# Work item:
Copy out, from the entries below, each line that holds the string "instances".

# Dataset records:

———

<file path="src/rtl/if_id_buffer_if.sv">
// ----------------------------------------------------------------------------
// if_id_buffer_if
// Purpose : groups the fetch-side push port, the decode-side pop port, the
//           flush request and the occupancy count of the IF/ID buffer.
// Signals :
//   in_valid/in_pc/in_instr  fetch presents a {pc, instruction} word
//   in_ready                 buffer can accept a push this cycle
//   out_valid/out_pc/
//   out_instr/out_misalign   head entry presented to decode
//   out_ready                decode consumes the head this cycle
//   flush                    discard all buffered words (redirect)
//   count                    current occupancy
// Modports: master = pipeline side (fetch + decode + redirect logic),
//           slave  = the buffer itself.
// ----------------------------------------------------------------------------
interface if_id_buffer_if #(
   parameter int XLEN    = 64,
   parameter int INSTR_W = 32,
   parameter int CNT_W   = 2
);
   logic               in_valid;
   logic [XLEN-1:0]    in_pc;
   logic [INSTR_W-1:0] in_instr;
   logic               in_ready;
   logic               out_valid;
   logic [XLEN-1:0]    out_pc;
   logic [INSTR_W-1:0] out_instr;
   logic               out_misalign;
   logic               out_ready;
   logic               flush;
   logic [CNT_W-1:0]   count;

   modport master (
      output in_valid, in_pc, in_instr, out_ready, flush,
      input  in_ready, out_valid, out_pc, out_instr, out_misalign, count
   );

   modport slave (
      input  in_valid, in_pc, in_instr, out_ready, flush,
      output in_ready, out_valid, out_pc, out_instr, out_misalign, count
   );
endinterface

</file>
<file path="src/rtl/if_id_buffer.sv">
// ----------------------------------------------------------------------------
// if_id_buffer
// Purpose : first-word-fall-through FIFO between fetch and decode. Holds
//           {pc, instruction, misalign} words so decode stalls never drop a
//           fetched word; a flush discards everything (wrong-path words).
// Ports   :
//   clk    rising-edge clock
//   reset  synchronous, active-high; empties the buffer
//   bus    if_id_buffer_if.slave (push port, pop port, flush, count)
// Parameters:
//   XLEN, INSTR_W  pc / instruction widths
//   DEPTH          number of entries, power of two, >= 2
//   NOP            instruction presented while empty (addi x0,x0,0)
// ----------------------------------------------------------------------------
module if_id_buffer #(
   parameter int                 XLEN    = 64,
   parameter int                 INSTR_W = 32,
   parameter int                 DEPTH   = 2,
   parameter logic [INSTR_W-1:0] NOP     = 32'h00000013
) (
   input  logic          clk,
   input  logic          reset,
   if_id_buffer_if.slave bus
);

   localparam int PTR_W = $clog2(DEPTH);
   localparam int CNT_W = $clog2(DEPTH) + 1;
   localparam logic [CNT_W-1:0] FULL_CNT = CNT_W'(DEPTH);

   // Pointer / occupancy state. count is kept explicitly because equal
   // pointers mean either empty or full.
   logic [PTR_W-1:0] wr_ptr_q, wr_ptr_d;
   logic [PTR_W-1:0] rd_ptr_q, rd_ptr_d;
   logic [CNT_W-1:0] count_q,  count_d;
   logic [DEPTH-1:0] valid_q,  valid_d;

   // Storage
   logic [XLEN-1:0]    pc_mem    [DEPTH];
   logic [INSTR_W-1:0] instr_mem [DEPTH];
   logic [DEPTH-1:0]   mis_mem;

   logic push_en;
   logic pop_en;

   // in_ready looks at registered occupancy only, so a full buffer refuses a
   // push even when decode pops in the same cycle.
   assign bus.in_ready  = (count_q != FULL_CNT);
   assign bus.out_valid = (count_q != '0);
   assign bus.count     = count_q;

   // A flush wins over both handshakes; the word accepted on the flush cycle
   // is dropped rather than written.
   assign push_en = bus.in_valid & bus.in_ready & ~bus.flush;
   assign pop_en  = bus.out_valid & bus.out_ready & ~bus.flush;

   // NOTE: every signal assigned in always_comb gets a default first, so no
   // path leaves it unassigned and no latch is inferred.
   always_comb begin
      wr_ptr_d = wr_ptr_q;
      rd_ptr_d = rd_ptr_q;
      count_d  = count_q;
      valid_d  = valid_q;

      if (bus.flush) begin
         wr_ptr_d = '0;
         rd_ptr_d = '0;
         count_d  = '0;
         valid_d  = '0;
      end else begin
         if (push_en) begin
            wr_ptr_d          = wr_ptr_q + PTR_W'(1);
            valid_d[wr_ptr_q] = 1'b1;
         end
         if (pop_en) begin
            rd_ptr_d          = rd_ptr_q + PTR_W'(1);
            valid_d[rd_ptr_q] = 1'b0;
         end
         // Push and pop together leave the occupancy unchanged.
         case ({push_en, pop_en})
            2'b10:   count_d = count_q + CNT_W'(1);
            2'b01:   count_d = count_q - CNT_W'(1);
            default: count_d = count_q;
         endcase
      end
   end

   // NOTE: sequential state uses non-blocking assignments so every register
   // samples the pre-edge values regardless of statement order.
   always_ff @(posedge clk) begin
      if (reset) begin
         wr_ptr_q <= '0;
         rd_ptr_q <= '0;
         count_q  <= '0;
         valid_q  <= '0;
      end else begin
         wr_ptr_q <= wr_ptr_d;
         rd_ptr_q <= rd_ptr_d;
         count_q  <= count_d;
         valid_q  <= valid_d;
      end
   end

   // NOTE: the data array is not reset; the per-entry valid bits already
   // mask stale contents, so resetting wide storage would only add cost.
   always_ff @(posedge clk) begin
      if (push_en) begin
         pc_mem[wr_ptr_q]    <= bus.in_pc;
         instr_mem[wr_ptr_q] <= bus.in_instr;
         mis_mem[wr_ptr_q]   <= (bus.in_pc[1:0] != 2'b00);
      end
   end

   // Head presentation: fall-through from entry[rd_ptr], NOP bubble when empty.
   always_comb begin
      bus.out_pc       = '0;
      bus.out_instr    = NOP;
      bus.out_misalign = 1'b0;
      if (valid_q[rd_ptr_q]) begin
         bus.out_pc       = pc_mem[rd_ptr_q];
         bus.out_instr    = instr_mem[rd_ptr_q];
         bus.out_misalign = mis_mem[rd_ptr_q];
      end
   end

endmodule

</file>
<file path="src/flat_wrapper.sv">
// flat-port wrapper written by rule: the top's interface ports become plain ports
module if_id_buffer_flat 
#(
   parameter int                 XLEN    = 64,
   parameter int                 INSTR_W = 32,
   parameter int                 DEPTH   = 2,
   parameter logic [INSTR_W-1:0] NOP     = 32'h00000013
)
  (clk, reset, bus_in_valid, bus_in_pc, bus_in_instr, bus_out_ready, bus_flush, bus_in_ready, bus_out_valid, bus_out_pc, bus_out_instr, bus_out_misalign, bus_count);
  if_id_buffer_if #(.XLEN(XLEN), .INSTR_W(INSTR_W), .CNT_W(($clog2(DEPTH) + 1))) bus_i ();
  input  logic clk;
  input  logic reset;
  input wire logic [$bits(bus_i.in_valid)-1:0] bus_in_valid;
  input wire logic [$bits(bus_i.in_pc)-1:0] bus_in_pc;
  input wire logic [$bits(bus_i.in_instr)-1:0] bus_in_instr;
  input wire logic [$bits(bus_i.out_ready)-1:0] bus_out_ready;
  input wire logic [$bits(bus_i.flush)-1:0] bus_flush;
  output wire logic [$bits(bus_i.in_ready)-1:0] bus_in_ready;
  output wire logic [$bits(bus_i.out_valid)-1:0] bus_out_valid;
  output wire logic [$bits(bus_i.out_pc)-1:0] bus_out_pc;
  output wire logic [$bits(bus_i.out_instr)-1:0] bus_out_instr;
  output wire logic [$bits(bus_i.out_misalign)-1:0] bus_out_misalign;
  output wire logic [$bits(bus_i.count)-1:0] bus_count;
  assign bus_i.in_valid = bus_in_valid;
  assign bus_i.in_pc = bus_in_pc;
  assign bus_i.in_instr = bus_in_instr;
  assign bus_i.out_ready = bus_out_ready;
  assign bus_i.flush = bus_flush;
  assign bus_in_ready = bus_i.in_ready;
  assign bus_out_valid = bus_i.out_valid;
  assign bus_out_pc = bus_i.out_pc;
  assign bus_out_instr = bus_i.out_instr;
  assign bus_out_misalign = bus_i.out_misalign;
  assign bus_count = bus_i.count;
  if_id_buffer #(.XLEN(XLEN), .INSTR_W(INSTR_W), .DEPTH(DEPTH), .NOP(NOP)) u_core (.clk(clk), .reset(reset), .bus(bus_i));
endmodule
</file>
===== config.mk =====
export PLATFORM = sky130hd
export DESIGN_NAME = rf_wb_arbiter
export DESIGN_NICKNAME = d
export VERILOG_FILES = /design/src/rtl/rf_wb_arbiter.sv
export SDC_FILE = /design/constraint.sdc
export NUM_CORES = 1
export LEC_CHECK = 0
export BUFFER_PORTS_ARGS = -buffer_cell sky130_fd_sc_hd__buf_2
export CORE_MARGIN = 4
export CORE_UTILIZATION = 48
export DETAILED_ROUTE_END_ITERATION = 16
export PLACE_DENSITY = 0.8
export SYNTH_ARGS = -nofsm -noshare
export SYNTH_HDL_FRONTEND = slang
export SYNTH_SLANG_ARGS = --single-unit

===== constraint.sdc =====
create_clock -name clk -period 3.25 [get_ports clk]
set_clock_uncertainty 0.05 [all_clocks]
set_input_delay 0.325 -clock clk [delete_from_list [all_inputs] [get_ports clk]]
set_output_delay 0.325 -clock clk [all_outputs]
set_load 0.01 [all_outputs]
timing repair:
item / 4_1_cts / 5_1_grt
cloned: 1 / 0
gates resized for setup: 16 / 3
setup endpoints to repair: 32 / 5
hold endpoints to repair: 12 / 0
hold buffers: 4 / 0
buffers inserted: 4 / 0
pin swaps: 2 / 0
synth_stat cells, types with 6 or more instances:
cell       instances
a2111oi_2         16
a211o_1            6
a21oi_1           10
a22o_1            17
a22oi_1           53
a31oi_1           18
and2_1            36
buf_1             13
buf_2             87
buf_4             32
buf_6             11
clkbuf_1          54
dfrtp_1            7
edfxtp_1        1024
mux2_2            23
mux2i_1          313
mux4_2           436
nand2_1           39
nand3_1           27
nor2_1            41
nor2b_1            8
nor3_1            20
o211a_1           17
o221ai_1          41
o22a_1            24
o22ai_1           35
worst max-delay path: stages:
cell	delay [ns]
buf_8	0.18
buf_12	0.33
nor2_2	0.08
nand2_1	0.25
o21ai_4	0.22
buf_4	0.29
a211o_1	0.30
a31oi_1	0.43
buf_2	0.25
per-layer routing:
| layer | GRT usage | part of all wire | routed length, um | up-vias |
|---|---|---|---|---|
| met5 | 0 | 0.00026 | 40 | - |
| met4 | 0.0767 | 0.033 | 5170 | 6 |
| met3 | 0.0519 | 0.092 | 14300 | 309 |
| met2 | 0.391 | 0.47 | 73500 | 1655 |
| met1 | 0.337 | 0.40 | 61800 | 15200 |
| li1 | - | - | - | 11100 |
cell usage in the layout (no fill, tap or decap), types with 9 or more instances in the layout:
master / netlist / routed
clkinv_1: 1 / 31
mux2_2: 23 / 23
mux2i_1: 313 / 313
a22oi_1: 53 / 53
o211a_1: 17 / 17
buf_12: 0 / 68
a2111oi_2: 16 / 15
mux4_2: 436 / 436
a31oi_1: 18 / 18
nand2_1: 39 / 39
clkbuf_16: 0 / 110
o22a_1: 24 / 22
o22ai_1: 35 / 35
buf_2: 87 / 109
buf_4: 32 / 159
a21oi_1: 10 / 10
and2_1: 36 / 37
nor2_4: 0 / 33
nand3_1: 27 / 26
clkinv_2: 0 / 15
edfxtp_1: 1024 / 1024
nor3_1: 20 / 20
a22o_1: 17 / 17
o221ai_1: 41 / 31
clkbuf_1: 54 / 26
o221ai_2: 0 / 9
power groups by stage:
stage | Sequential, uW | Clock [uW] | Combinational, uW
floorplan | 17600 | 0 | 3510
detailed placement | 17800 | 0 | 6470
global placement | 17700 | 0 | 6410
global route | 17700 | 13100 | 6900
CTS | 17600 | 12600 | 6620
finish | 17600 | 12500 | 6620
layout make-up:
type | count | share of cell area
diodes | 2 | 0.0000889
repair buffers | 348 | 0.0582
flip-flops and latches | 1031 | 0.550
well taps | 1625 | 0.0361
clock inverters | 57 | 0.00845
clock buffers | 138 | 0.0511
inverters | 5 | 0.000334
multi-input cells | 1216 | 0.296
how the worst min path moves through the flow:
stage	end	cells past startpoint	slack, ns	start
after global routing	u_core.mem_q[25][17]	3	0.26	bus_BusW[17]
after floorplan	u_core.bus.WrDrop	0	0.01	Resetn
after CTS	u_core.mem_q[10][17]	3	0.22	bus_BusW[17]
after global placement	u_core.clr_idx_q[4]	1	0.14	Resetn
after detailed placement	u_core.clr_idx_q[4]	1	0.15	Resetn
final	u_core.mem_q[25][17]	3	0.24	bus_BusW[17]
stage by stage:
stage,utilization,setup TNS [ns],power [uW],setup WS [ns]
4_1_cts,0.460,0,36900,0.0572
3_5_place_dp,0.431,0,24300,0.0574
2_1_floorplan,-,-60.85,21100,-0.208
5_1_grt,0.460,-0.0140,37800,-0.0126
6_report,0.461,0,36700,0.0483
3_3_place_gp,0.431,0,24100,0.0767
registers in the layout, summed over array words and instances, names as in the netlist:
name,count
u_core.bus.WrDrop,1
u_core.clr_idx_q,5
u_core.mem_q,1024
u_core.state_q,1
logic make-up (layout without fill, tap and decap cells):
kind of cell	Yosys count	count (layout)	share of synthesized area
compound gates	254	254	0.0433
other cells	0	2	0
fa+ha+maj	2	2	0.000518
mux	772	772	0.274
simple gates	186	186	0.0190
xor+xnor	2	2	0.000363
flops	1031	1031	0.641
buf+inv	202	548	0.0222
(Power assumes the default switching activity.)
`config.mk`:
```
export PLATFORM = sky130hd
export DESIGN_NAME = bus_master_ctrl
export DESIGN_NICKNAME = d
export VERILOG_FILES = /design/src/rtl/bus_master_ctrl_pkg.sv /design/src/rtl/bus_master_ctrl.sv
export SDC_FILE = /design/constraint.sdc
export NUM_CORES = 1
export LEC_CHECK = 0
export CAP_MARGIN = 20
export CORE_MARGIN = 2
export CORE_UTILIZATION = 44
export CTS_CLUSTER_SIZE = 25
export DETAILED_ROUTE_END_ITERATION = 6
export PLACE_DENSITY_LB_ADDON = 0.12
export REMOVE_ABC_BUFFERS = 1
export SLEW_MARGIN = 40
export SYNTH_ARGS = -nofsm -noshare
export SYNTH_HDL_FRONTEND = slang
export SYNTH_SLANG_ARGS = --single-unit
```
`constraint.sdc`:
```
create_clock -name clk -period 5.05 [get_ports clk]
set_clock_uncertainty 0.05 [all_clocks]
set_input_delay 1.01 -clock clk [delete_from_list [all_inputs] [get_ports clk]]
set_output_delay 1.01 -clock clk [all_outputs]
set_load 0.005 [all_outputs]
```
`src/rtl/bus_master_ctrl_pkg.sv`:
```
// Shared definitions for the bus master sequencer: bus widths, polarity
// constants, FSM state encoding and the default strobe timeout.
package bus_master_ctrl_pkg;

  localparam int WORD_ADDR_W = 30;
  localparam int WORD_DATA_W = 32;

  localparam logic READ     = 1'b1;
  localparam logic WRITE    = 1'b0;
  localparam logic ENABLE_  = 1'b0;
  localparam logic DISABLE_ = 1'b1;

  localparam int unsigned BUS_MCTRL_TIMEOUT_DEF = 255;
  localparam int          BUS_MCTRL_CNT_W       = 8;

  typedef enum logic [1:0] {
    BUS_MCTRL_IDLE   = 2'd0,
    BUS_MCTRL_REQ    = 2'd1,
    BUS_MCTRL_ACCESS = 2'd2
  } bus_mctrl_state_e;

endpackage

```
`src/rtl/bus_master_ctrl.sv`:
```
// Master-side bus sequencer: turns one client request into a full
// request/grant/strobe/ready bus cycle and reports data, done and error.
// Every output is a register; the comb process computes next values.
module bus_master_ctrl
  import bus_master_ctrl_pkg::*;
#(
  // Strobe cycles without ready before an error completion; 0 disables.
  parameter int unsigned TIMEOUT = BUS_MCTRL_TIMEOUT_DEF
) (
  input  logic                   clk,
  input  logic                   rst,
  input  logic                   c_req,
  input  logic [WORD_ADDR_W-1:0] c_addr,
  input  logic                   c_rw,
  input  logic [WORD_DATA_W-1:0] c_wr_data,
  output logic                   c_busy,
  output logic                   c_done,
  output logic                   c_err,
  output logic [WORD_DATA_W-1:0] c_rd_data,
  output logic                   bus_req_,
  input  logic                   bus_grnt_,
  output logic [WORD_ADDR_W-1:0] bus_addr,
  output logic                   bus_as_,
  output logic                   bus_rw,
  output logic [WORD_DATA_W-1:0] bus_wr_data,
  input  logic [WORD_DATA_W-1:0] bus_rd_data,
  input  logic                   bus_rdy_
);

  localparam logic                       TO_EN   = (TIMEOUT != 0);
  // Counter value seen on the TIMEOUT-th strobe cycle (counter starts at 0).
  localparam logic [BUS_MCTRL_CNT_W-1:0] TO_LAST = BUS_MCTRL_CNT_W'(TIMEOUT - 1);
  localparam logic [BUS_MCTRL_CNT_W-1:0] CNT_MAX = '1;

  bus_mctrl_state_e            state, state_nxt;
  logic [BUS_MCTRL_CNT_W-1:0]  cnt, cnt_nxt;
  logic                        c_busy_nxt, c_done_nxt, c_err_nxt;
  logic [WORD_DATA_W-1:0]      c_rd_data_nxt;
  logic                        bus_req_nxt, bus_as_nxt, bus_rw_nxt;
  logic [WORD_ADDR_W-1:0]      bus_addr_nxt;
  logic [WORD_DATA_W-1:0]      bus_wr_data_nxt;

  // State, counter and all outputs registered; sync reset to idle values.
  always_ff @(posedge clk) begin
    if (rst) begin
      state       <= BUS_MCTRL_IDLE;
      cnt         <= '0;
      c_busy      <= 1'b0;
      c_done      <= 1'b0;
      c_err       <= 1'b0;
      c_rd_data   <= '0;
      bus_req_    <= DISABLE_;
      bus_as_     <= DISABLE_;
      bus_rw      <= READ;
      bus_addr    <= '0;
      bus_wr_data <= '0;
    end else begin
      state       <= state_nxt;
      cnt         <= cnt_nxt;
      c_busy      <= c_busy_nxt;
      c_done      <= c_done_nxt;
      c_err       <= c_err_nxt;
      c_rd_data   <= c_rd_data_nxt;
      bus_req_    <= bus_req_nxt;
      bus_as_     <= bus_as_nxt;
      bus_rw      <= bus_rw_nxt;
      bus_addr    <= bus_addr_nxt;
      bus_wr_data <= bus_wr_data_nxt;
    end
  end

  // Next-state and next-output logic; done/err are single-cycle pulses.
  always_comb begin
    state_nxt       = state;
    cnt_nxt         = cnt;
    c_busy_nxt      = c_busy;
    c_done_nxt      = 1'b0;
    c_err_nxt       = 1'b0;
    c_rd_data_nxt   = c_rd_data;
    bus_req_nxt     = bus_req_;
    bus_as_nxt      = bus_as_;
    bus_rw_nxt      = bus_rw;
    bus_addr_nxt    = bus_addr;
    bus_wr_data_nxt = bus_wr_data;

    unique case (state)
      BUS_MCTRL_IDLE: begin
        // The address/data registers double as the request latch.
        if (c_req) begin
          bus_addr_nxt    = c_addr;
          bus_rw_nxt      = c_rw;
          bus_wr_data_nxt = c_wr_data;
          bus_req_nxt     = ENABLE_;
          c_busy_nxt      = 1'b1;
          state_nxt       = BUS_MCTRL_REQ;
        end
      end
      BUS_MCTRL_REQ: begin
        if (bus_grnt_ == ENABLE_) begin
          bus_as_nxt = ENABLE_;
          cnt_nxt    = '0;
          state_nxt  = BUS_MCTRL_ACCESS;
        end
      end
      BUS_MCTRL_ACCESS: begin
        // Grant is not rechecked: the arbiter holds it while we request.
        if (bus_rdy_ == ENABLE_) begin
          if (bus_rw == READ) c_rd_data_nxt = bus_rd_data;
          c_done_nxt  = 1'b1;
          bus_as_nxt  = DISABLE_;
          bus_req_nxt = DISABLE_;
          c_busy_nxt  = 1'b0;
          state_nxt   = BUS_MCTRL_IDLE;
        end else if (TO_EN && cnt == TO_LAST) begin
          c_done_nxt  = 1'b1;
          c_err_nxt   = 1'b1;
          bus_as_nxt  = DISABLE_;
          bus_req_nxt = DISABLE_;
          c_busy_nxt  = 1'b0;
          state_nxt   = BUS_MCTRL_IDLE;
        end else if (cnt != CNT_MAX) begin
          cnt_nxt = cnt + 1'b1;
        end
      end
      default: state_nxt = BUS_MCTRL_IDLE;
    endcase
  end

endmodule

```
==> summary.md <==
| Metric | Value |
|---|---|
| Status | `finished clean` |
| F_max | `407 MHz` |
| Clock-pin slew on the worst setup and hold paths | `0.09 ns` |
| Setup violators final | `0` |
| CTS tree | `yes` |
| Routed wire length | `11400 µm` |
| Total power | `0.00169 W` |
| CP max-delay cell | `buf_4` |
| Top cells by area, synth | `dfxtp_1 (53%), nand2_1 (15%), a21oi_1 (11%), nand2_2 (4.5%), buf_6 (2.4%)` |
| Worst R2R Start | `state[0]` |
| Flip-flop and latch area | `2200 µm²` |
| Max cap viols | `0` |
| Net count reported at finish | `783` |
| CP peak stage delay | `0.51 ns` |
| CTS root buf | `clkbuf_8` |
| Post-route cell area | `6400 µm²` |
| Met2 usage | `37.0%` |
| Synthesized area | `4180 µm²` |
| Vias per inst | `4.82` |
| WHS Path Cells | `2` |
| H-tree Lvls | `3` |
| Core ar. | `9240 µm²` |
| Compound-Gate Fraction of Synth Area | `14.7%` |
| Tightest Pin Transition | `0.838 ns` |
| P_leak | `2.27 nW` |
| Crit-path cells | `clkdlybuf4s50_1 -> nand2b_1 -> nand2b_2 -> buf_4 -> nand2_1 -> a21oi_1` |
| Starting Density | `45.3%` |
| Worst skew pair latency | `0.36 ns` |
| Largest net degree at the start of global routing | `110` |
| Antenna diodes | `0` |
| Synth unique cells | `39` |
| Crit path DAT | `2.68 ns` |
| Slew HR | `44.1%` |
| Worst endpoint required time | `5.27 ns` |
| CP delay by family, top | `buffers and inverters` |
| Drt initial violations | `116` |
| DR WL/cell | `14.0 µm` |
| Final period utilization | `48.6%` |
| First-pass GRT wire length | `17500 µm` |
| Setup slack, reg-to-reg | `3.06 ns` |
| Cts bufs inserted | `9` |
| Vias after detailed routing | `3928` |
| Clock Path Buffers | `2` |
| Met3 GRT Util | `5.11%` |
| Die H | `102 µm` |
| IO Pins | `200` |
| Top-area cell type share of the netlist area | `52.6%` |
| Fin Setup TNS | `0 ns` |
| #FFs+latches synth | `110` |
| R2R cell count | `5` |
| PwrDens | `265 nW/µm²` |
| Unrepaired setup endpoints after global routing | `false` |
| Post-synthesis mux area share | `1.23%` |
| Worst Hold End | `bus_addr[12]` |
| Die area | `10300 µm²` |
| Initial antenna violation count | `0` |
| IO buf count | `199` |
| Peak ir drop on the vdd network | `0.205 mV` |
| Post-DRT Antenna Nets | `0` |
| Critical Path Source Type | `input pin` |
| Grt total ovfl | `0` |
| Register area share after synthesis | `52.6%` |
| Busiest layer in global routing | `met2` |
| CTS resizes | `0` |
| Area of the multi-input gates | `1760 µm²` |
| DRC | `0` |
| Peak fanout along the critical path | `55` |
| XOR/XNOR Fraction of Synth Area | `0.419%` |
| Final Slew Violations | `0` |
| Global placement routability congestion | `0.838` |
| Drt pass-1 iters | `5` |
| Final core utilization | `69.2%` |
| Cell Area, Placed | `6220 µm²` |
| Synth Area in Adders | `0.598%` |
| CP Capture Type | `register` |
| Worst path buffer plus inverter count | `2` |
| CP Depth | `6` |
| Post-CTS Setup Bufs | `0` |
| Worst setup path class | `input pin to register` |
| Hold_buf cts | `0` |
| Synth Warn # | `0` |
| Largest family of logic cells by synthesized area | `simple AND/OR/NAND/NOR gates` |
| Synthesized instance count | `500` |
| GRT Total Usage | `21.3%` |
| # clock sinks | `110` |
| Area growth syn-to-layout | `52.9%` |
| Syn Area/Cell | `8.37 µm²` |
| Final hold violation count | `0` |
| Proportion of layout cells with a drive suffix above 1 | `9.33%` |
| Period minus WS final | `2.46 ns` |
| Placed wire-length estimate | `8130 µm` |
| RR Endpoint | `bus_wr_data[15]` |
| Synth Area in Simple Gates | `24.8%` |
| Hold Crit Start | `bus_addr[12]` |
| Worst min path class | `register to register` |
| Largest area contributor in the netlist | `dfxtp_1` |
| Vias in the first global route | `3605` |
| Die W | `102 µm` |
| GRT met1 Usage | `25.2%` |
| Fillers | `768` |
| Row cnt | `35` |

———

# Solution:
synth_stat cells, types with 6 or more instances:
cell       instances
cell usage in the layout (no fill, tap or decap), types with 9 or more instances in the layout:
registers in the layout, summed over array words and instances, names as in the netlist:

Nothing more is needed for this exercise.